11. Apparatus, comprising:

a stepper motor responsive to computer commands;

a lever disposed within a joystick to be abutted by a button movably mounted in said joystick;

exerting means, movably attached to said lever, for exerting a force transversely thereon; and

moving means, responsive to said stepper motor, for moving said exerting means axially along said lever;

whereby the effort required to move said button by a user thereof may be varied by said computer commands.

12. Apparatus as defined in claim 11 wherein said exerting means comprises a spring for generating said force.

13. Apparatus as defined in claim 11 wherein said lever defines a slot therein and said exerting means comprises a pin disposed in said slot to facilitate movement therein.

14. Apparatus as defined in claim 11 wherein said moving means comprises:

a cable coaxial inner core operatively engaged by said stepper motor for axial rotation thereof;

a threaded screw disposed substantially parallel to said lever and operatively engaged by said cable coaxial inner core for axial rotation thereof; and

a nut attached to said exerting means and rotatably engaged by said threaded screw.

15. A method of exerting computer controlled variable forces upon a joystick, comprising the steps of:

providing a first stepper motor responsive to computer commands;

engaging said joystick at an engagement point thereon with a first spring to exert a force transversely on said joystick; and

moving, in response to said first stepper motor, said first spring and said engagement point on said joystick;

whereby the effort required to move said joystick by a user thereof may be varied by said computer commands.

16. A method as defined in claim 15 wherein said moving step comprises the steps of:

attaching said first spring to a threaded nut;

disposing a threaded rod responsive to said stepper motor substantially parallel to said joystick; and

engaging said threaded nut with said threaded rod.
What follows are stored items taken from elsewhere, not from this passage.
### config.mk
export PLATFORM = sky130hd
export DESIGN_NAME = ptmt_front
export DESIGN_NICKNAME = d
export VERILOG_FILES = /design/src/rtl/page_table_map_and_translate_assert.svh /design/src/rtl/ptmt_pkg.sv /design/src/rtl/ptmt_front.sv
export SDC_FILE = /design/constraint.sdc
export NUM_CORES = 1
export LEC_CHECK = 0
export BUFFER_PORTS_ARGS = -buffer_cell sky130_fd_sc_hd__buf_4
export CAP_MARGIN = 10
export CORE_MARGIN = 1.5
export CORE_UTILIZATION = 45
export DETAILED_ROUTE_END_ITERATION = 8
export PLACE_DENSITY_LB_ADDON = 0.08
export RECOVER_POWER = 50
export SETUP_SLACK_MARGIN = 0.1
export SYNTH_ARGS = -nofsm -noshare
export SYNTH_HDL_FRONTEND = slang
export SYNTH_SLANG_ARGS = --single-unit
### constraint.sdc
create_clock -name clk -period 4.65 [get_ports clk]
set_input_delay 1.1625 -clock clk [delete_from_list [all_inputs] [get_ports clk]]
set_output_delay 1.1625 -clock clk [all_outputs]
set_load 0.005 [all_outputs]
### src/rtl/page_table_map_and_translate_assert.svh
// Assertion macros shared by the page table engine.
`ifndef PAGE_TABLE_MAP_AND_TRANSLATE_ASSERT_SVH
`define PAGE_TABLE_MAP_AND_TRANSLATE_ASSERT_SVH
`ifndef ASSERT_OFF
`define PTMT_ASSERT(lbl, clk, rst_n, prop, msg) \
  lbl: assert property (@(posedge clk) disable iff (!rst_n) prop) else $error(msg);
`define PTMT_ASSERT_ALWAYS(lbl, clk, prop, msg) \
  lbl: assert property (@(posedge clk) prop) else $error(msg);
`else
`define PTMT_ASSERT(lbl, clk, rst_n, prop, msg)
`define PTMT_ASSERT_ALWAYS(lbl, clk, prop, msg)
`endif
`endif

### src/rtl/ptmt_pkg.sv
`timescale 1ns / 1ps
package ptmt_pkg;
  localparam int TABLE_SLOTS       = 16;
  localparam int ENTRIES_PER_TABLE = 1024;
  localparam int DIR_ENTRIES       = 1024;
  localparam int IDX_W             = 10;
  localparam int OFS_W             = 12;
  localparam int SLOT_W            = (TABLE_SLOTS > 1) ? $clog2(TABLE_SLOTS) : 1;
  localparam int USED_W            = $clog2(TABLE_SLOTS + 1);
  localparam int DIR_W             = SLOT_W + 1;
  localparam int TABLE_DEPTH       = TABLE_SLOTS * ENTRIES_PER_TABLE;
  localparam int TADDR_W           = $clog2(TABLE_DEPTH);

  localparam logic OP_MAP   = 1'b0;
  localparam logic OP_XLATE = 1'b1;

  localparam logic [1:0] STATUS_MAPPED  = 2'd0;
  localparam logic [1:0] STATUS_FAILED  = 2'd1;
  localparam logic [1:0] STATUS_XLATED  = 2'd2;
  localparam logic [1:0] STATUS_NOTMAP  = 2'd3;

  typedef struct packed {
    logic        opcode;
    logic [31:0] virt_addr;
    logic [31:0] phys_addr;
    logic [11:0] page_flags;
    logic [19:0] table_frame;
    logic        table_frame_ok;
  } in_item_t;

  typedef struct packed {
    logic [1:0]  status;
    logic [31:0] phys_out;
  } out_item_t;

  typedef struct packed {
    logic             is_map;
    logic [IDX_W-1:0] di;
    logic [IDX_W-1:0] ti;
    logic [31:0]      entry;
    logic [OFS_W-1:0] offset;
    logic             frame_ok;
  } cmd_t;
endpackage

### src/rtl/ptmt_front.sv
`timescale 1ns / 1ps
module ptmt_front import ptmt_pkg::*; (
  input  logic     clk,
  input  logic     rst_n,
  input  logic     push,
  input  in_item_t item,
  output logic     full,
  output logic     cmd_valid,
  output cmd_t     cmd,
  input  logic     cmd_pop
);
  cmd_t       q_r [2];
  logic       wp_r, wp_nxt, rp_r, rp_nxt;
  logic [1:0] cnt_r, cnt_nxt;
  cmd_t       cls;

  always_comb begin
    cls.is_map   = (item.opcode == OP_MAP);
    cls.di       = item.virt_addr[31:22];
    cls.ti       = item.virt_addr[21:12];
    cls.entry    = {item.phys_addr[31:12], item.page_flags};
    cls.offset   = item.virt_addr[11:0];
    cls.frame_ok = item.table_frame_ok;
  end

  assign full      = (cnt_r == 2'd2);
  assign cmd_valid = (cnt_r != 2'd0);
  assign cmd       = q_r[rp_r];

  always_comb begin
    wp_nxt  = wp_r;
    rp_nxt  = rp_r;
    cnt_nxt = cnt_r;
    if (push && !full) begin
      wp_nxt = ~wp_r;
    end
    if (cmd_pop && cmd_valid) begin
      rp_nxt = ~rp_r;
    end
    cnt_nxt = cnt_r + {1'b0, (push && !full)} - {1'b0, (cmd_pop && cmd_valid)};
  end

  always_ff @(posedge clk) begin
    if (push && !full) begin
      q_r[wp_r] <= cls;
    end
    if (!rst_n) begin
      wp_r  <= 1'b0;
      rp_r  <= 1'b0;
      cnt_r <= 2'd0;
    end else begin
      wp_r  <= wp_nxt;
      rp_r  <= rp_nxt;
      cnt_r <= cnt_nxt;
    end
  end
endmodule

Word level (Yosys, flattened, before mapping)
Memory sizes are Yosys's and may differ from the RTL's. A register that Yosys moved wholly into a read port is not among the register bits.
Cells that the tools add are included.
{ "word_totals": {"inputBits": 102, "register_bits": 4, "wordCells": 18, "out_inout_bits": 68, "ram_bits": 132, "mem_count": 1} }
{ "mem_list": {"columns": ["name", "depth", "width", "read_ports", "rd_ports_with_merged_regs", "wr", "line_no", "source"], "rows": [
  ["q_r", 2, 66, 1, 1, 1, "ptmt_front.sv:12", "cmd_t q_r [2];"]
]} }
{ "op_classes": {"n_bitwise": 3, "n_eq_ne": 1, "n_mux": 4, "reduce_logical": 4, "n_addsub": 2} }
{ "ops": {"columns": ["cell", "count"], "rows": [
  ["1-bit 2-to-1 mux", 4],
  ["1-bit NOT", 3],
  ["2-bit by 1-bit adder with 2-bit output", 1],
  ["2-bit == test, second input constant", 1],
  ["1-bit logical AND", 2],
  ["2-bit nonzero test", 1],
  ["2-bit by 1-bit subtractor with 2-bit output", 1],
  ["1-bit zero test", 1]
]} }

Depth between registers and ports, before layout
{ "logic_depth": {"ltp_word": 5, "depth_mapped": 8, "depth_no_buf": 8} }

Worst setup path before layout
No wires, ideal clock.
{ "synth_path": {"path_kind": "input to register", "start": "input port push", "end": "memory q_r[0][0] (netlist bit), enable pin", "setup_time_ns": 0.490, "required_ns": 4.160, "setup_slack_ns": 0.144, "n_path_buf": 0, "cell_stages": 2, "t_arrival_ns": 4.015, "cell_sequence": "nand2_1 > nor2_1"} }
{ "synth_between": {"elab_chain_cells": 3} }
{ "synth_rtl": {"columns": ["item", "line_no", "source"], "rows": [
  ["start, declared", "ptmt_front.sv:5", "input logic push,"],
  ["1-bit logical AND", "ptmt_front.sv:44", "if (push && !full) begin"],
  ["1-bit 2-to-1 mux", "ptmt_front.sv:44", null],
  ["1-bit 2-to-1 mux (not written as such)", "ptmt_front.sv:45", "q_r[wp_r] <= cls;"],
  ["end, declared", "ptmt_front.sv:12", null]
]} }
Every way passes these cells.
17. A method as defined in claim 15 further comprising the steps of:

providing a second stepper motor responsive to computer commands;

abutting a button movably mounted in said joystick with a lever;

engaging said lever with a second spring to exert a force transversely thereon; and

moving, in response to said second stepper motor, said second spring axially along said lever;

whereby the effort required to move said button by a user thereof may be varied by said computer commands.